Returning to the Epic Systems case with that background, one thing seems clear: the Court has worked hard to protect the FAA preference for binding, private, individual arbitration in recent cases, and departing from that approach will, presumably, require a very compelling set of circumstances. Indeed, the addition of Justice Gorsuch, a textualist who relies on a close, plain-language approach to statutory construction likely advances the cause of Epic Systems which seeks to enforce the arbitration agreement based on the FAA. The FAA is clear on its face – arbitration agreements enjoy the presumption of validity – and a long line of cases (at oral argument Paul Clement, representing the employers, described that line of cases as a “well-trod path”) reinforce that presumption. To hold that the NLRA “concerted activities” language trumps the plain language of the FAA requires a degree of interpretive license that holding in favor of Epic Systems does not.

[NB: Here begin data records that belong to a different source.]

**src/rtl/mem_port_arbiter_if.sv**
```systemverilog
// Bus bundle between two requesting cores, the arbiter and the shared external memory port.
// master drives requests, hold and memory read data; slave is the arbiter side.
interface mem_port_arbiter_if #(
  parameter int unsigned AW = 6
) ();
  logic          hold;
  logic          req0_valid;
  logic [AW-1:0] req0_addr;
  logic          gnt0;
  logic          rsp0_valid;
  logic [AW-1:0] rsp0_data;
  logic          req1_valid;
  logic [AW-1:0] req1_addr;
  logic          gnt1;
  logic          rsp1_valid;
  logic [AW-1:0] rsp1_data;
  logic [AW-1:0] ext_addr;
  logic          ext_rd;
  logic [AW-1:0] ext_data;
  logic          busy;

  modport master (
    output hold, req0_valid, req0_addr, req1_valid, req1_addr, ext_data,
    input  gnt0, rsp0_valid, rsp0_data, gnt1, rsp1_valid, rsp1_data, ext_addr, ext_rd, busy
  );

  modport slave (
    input  hold, req0_valid, req0_addr, req1_valid, req1_addr, ext_data,
    output gnt0, rsp0_valid, rsp0_data, gnt1, rsp1_valid, rsp1_data, ext_addr, ext_rd, busy
  );
endinterface

```
**src/rtl/mem_port_arbiter.sv**
```systemverilog
// Round-robin arbiter sharing one pipelined external read port between two cores.
// Each issued read carries an owner tag down a LAT+1 deep pipeline to route its response.
module mem_port_arbiter #(
  parameter int unsigned AW  = 6,
  parameter int unsigned LAT = 1
) (
  input logic              clk,
  input logic              reset,
  mem_port_arbiter_if.slave bus
);

  logic          rr_q, rr_d;
  logic          gnt0, gnt1, granted;
  logic [AW-1:0] gnt_addr;

  logic [LAT:0]  tag_valid_q, tag_valid_d;
  logic [LAT:0]  tag_owner_q, tag_owner_d;
  logic          head_valid, head_owner;

  logic          ext_rd_q, ext_rd_d;
  logic [AW-1:0] ext_addr_q, ext_addr_d;

  logic          rsp0_valid_q, rsp0_valid_d;
  logic          rsp1_valid_q, rsp1_valid_d;
  logic [AW-1:0] rsp0_data_q, rsp0_data_d;
  logic [AW-1:0] rsp1_data_q, rsp1_data_d;

  // Grant is combinational so a requester can complete its transfer in the same cycle.
  always_comb begin
    gnt0 = 1'b0;
    gnt1 = 1'b0;
    if (!reset && !bus.hold) begin
      if (bus.req0_valid && bus.req1_valid) begin
        gnt0 = ~rr_q;
        gnt1 = rr_q;
      end else begin
        gnt0 = bus.req0_valid;
        gnt1 = bus.req1_valid;
      end
    end
  end

  assign granted  = gnt0 | gnt1;
  assign gnt_addr = gnt1 ? bus.req1_addr : bus.req0_addr;

  always_comb begin
    rr_d = rr_q;
    if (granted) begin
      rr_d = ~gnt1;
    end
  end

  always_comb begin
    ext_rd_d   = granted;
    ext_addr_d = granted ? gnt_addr : ext_addr_q;
  end

  // Stage 0 is the read on the bus this cycle; stage LAT lines up with ext_data.
  always_comb begin
    tag_valid_d = {tag_valid_q[LAT-1:0], granted};
    tag_owner_d = {tag_owner_q[LAT-1:0], gnt1};
  end

  assign head_valid = tag_valid_q[LAT];
  assign head_owner = tag_owner_q[LAT];

  always_comb begin
    rsp0_valid_d = head_valid & ~head_owner;
    rsp1_valid_d = head_valid & head_owner;
    rsp0_data_d  = rsp0_valid_d ? bus.ext_data : rsp0_data_q;
    rsp1_data_d  = rsp1_valid_d ? bus.ext_data : rsp1_data_q;
  end

  always_ff @(posedge clk) begin
    if (reset) begin
      rr_q         <= 1'b0;
      tag_valid_q  <= '0;
      tag_owner_q  <= '0;
      ext_rd_q     <= 1'b0;
      ext_addr_q   <= '0;
      rsp0_valid_q <= 1'b0;
      rsp1_valid_q <= 1'b0;
      rsp0_data_q  <= '0;
      rsp1_data_q  <= '0;
    end else begin
      rr_q         <= rr_d;
      tag_valid_q  <= tag_valid_d;
      tag_owner_q  <= tag_owner_d;
      ext_rd_q     <= ext_rd_d;
      ext_addr_q   <= ext_addr_d;
      rsp0_valid_q <= rsp0_valid_d;
      rsp1_valid_q <= rsp1_valid_d;
      rsp0_data_q  <= rsp0_data_d;
      rsp1_data_q  <= rsp1_data_d;
    end
  end

  assign bus.gnt0       = gnt0;
  assign bus.gnt1       = gnt1;
  assign bus.ext_rd     = ext_rd_q;
  assign bus.ext_addr   = ext_addr_q;
  assign bus.rsp0_valid = rsp0_valid_q;
  assign bus.rsp1_valid = rsp1_valid_q;
  assign bus.rsp0_data  = rsp0_data_q;
  assign bus.rsp1_data  = rsp1_data_q;
  assign bus.busy       = (|tag_valid_q) | rsp0_valid_q | rsp1_valid_q;

endmodule
```
**src/flat_wrapper.sv**
```systemverilog
// flat-port wrapper written by rule: the top's interface ports become plain ports
module mem_port_arbiter_flat 
#(
  parameter int unsigned AW  = 6,
  parameter int unsigned LAT = 1
)
  (clk, reset, bus_hold, bus_req0_valid, bus_req0_addr, bus_req1_valid, bus_req1_addr, bus_ext_data, bus_gnt0, bus_rsp0_valid, bus_rsp0_data, bus_gnt1, bus_rsp1_valid, bus_rsp1_data, bus_ext_addr, bus_ext_rd, bus_busy);
  mem_port_arbiter_if #(.AW(AW)) bus_i ();
  input logic clk;
  input logic reset;
  input wire logic [$bits(bus_i.hold)-1:0] bus_hold;
  input wire logic [$bits(bus_i.req0_valid)-1:0] bus_req0_valid;
  input wire logic [$bits(bus_i.req0_addr)-1:0] bus_req0_addr;
  input wire logic [$bits(bus_i.req1_valid)-1:0] bus_req1_valid;
  input wire logic [$bits(bus_i.req1_addr)-1:0] bus_req1_addr;
  input wire logic [$bits(bus_i.ext_data)-1:0] bus_ext_data;
  output wire logic [$bits(bus_i.gnt0)-1:0] bus_gnt0;
  output wire logic [$bits(bus_i.rsp0_valid)-1:0] bus_rsp0_valid;
  output wire logic [$bits(bus_i.rsp0_data)-1:0] bus_rsp0_data;
  output wire logic [$bits(bus_i.gnt1)-1:0] bus_gnt1;
  output wire logic [$bits(bus_i.rsp1_valid)-1:0] bus_rsp1_valid;
  output wire logic [$bits(bus_i.rsp1_data)-1:0] bus_rsp1_data;
  output wire logic [$bits(bus_i.ext_addr)-1:0] bus_ext_addr;
  output wire logic [$bits(bus_i.ext_rd)-1:0] bus_ext_rd;
  output wire logic [$bits(bus_i.busy)-1:0] bus_busy;
  assign bus_i.hold = bus_hold;
  assign bus_i.req0_valid = bus_req0_valid;
  assign bus_i.req0_addr = bus_req0_addr;
  assign bus_i.req1_valid = bus_req1_valid;
  assign bus_i.req1_addr = bus_req1_addr;
  assign bus_i.ext_data = bus_ext_data;
  assign bus_gnt0 = bus_i.gnt0;
  assign bus_rsp0_valid = bus_i.rsp0_valid;
  assign bus_rsp0_data = bus_i.rsp0_data;
  assign bus_gnt1 = bus_i.gnt1;
  assign bus_rsp1_valid = bus_i.rsp1_valid;
  assign bus_rsp1_data = bus_i.rsp1_data;
  assign bus_ext_addr = bus_i.ext_addr;
  assign bus_ext_rd = bus_i.ext_rd;
  assign bus_busy = bus_i.busy;
  mem_port_arbiter #(.AW(AW), .LAT(LAT)) u_core (.clk(clk), .reset(reset), .bus(bus_i));
endmodule
```
**config.mk**
```make
export PLATFORM = sky130hd
export DESIGN_NAME = mem_port_arbiter_flat
export DESIGN_NICKNAME = d
export VERILOG_FILES = /design/src/rtl/mem_port_arbiter_if.sv /design/src/rtl/mem_port_arbiter.sv /design/src/flat_wrapper.sv
export SDC_FILE = /design/constraint.sdc
export NUM_CORES = 1
export LEC_CHECK = 0
export CAP_MARGIN = 20
export CORE_AREA = 2 2 60 48
export DETAILED_ROUTE_END_ITERATION = 12
export DIE_AREA = 0 0 62 50
export HOLD_SLACK_MARGIN = 0.12
export PLACE_DENSITY = 0.8
export REMOVE_ABC_BUFFERS = 1
export SLEW_MARGIN = 20
export SYNTH_ARGS = -nofsm -noshare
export SYNTH_HDL_FRONTEND = slang
export SYNTH_SLANG_ARGS = --single-unit
```
**constraint.sdc**
```tcl
create_clock -name clk -period 3.4 [get_ports clk]
set_clock_uncertainty 0.15 [all_clocks]
set_input_delay 0.34 -clock clk [delete_from_list [all_inputs] [get_ports clk]]
set_output_delay 0.34 -clock clk [all_outputs]
set_load 0.01 [all_outputs]
```
==> metrics.txt <==
WL/cell=13.33 um; Pwr Density=350.0 mW/mm^2; DR DRC count=0; layout cells sized above 1=0.09272; Worst-Skew Late Latency=300 ps; largest net degree at the start of global routing=25; worst setup path start=bus_req1_valid; hold wc startpoint=u_core.tag_owner_q[0]$_SDFF_PP0_; Switch Pwr=129.8 uW; worst vdd ir=between 0.1 and 0.15 mV; crit path kind=in -> out; via count=roughly 960; row count=16; worst rel slew slack=0.5044; Clock Tree Root=clkbuf_4; Synth Flop Type=dfxtp_1; Post-Syn Area=between 0.001 and 0.0015 mm^2; Post-Synthesis Cells=109; die width=62 um; gpl congestion=0.7869; Synth Area in Adders=0; Unique masters post-synth=21; Yosys Warn Count=0; clock transition at the registers of the reported paths=130 ps; antenna cells=0; Port-buffer cells=46; Flop pwr share=0.582; leak pwr=0.0005118 uW; DR iter-0 viols=26; CTS tree=yes; Worst EP required=2910 ps; hold buffers post-CTS=0; post-synthesis compound-gate area fraction=0.1804; setup TNS=0 ps; Post-synth EDFFs=0; Starting Density=0.4130; number of global-route vias before repair=946; first-pass GRT wire length=4008 um; Fillers=about 220; Worst R2R Start=u_core.tag_valid_q[1]$_SDFF_PP0_; mux cell area share after synthesis=0.05811; H-tree levels=1; clock power share=0.237; total track usage=0.1751; sequential cell area fraction in the yosys report=0.4843; status=finished, final reports clean; max_cap viols=0; Simple-Gate Fraction of Synth Area=0.2155; Seq cells post-synth=25; post-route clock period utilization=0.7756; # IOs=47; endpoints failing hold=0; worst hold path class=reg -> reg; hpwl dp=roughly 2000 um; 1st-pass router iterations=4; Post-Syn Area per Cell=9.482 um^2; async set-reset flop share out of synthesis=0; FMAX=about 0.38 GHz; Antenna Nets Post-Route=0; CTS Buffer Depth=2; launching element type of the critical path=input pin; combinational share of power=0.181; cts repair resizes=0; WP data arrival=around 2200 ps; die height=50 um; core area=0.002502 mm^2; Syn-to-layout area delta=46.85%; dpl cell area=about 0.0015 mm^2; crit path time final=2637 ps; postcts setup bufs=0; grt ovf=0; final WL=2492 um; Num CTS Buffers=3; Pint=401.3 uW; die area=just over 0.003 mm^2; Vias/cell=5.144; Synth Area in XOR/XNOR=0; CP endpoint kind=output pin; Final setup viols=0; largest family of logic cells by synthesized area=simple AND/OR/NAND/NOR gates; Least-Margin Pin Slew=741.9 ps; flop2flop setup slack=roughly 1700 ps; crit-path max FO=9; Clock Sinks=25; initial antenna violation count=0; fin area=0.001518 mm^2; Switching Fraction=0.2444; Final Max Slew Viols=0; nets@finish=175; RSZ-0062 raised after global routing=no
-- logic make-up (layout without fill, tap and decap cells) --
group | Yosys count | in the layout
simple gates | 43 | 43
compound gates | 25 | 25
flops | 25 | 25
buf+inv | 10 | 52
mux | 6 | 6
-- cell usage in the layout (no fill, tap or decap) --
cell,n
or4_1,1
and2_4,1
or2_1,1
mux2i_1,6
clkinv_2,1
a311oi_2,6
o22ai_1,1
dfxtp_1,25
nor2_1,10
buf_4,2
o21ai_1,6
nand4_1,6
nor2b_1,6
a21oi_1,12
nand2b_1,1
nand3_1,6
nor2_2,1
or3b_1,1
nand2_1,8
and3_1,1
clkbuf_4,3
clkdlybuf4s50_1,46
-- state kept, by name, summed over array words and instances (netlist names) --
register and cells:
u_core.tag_owner_q 2, u_core.bus.rsp0_data 6, u_core.rr_q 1, u_core.bus.rsp0_valid 1, u_core.bus.rsp1_valid 1, u_core.tag_valid_q 2, u_core.bus.rsp1_data 6, u_core.bus.ext_addr 6
-- final cells by class --
type	count	area (um^2)	area share
clock buffers	3	22.52	0.01484
clock inverters	1	5.005	0.003298
multi-input cells	74	469.2	0.3091
flip-flops and latches	25	500.5	0.3298
well taps	36	45.04	0.02968
repair buffers	48	475.5	0.3133
-- synthesized netlist by cell type, drive strengths merged (4+ instances only) --
library cell | number | area [um^2]
buf | 6 | 48.79
mux2i | 6 | 60.06
clkbuf | 4 | 15.01
o21ai | 6 | 30.03
nand3 | 6 | 30.03
nand2 | 8 | 30.03
nand4 | 6 | 37.54
dfxtp | 25 | 500.5
a21oi | 12 | 60.06
a311oi | 6 | 90.09
nor2 | 11 | 43.80
nor2b | 6 | 37.54
-- metal layers --
layer / global-route usage / wire, um
met3: 0.04199 / 172
met5: 0 / 0
met1: 0.2036 / 1036
met2: 0.2934 / 1244
met4: 0.08156 / 39
-- critical path, cell delays in order --
cell,delay [ps]
clkdlybuf4s50_1,630
or3b_1,510
nor2_1,130
clkdlybuf4s50_1,540
-- path summary, 6_finish.rpt --
check,to,cells past startpoint
setup / recovery,bus_gnt1,4
hold reg to reg,u_core.tag_owner_q[1]$_SDFF_PP0_,1
setup reg to reg,u_core.bus.rsp0_data[3]$_SDFFE_PP0P_,3
hold / removal,u_core.tag_owner_q[1]$_SDFF_PP0_,1
-- power by group through the flow --
stage | combinational [uW] | clock (uW) | sequential (uW)
finish | 95.9 | 126 | 309
CTS | 96.4 | 132 | 309
global route | 103 | 144 | 311
detailed placement | 96.0 | 0 | 316
global placement | 93.8 | 0 | 315
floorplan | 32.4 | 0 | 318
-- stage by stage --
step,total power [uW],std cells,util,setup slack (ps),hold slack (ps)
final,531.1,187,0.6065,762.9,309.0
after CTS,537.5,187,0.6065,780.8,306.3
after detailed placement,411.7,183,0.5955,792.9,280.8
after global routing,558.0,187,0.6065,650.2,308.9
after global placement,409.3,183,0.5955,807.0,267.5
after floorplan,350.6,99,-,1905,257.9
(Power assumes the default switching activity.)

A significant majority in favor of the Epics Systems position is not likely though. Justice Breyer admonished Clement that he could not see a path for Clement’s clients to win without “undermining and changing radically” labor laws that represent the “entire heart of the New Deal.” And, Justices Kagan and Ginsburg were equally aggressive about the harmful effect of a ruling in favor of Epic Systems on organized labor. In the end, a practical concern about which the Chief Justice worried may carry the day: ruling in favor of the employees would have the effect of invalidating the employment agreements governing as many as 25 million workers;[6] it is hard to see this Court ruling in that way.

[1] Epic Systems Corp v. Lewis, Docket No. 16-285, 137 S. Ct. 908 (2017).

[2] See Ernst & Young LLP v. Morris, Docket No. 16-300, 137 S. Ct. 809 (2017); see also NLRB v. Murphy Oil USA, Inc., Docket No. 16-307, 137 S. Ct. 809 (2017).

[3] AT&T Mobility v. Concepcion, 563 U.S. 333 (2011)

[4] Discover Bank v. Superior Court, 134 Cal. App. 4th 886 (2005).

[5] Am. Express Co. v. Italian Colors Rest, 570 U.S 228 (2013).

[6] It is worth noting that the Court has already granted cert in an FAA matter for the 2018 merits docket.  That case, New Prime, Inc. v. Oliviera, Docket No. 17-340, 2018 U.S. LEXIS 1402 (2018), asks whether the FAA’s Section 1 exemption, which applies on its face only to “contracts of employment,” is inapplicable to independent contractor agreements.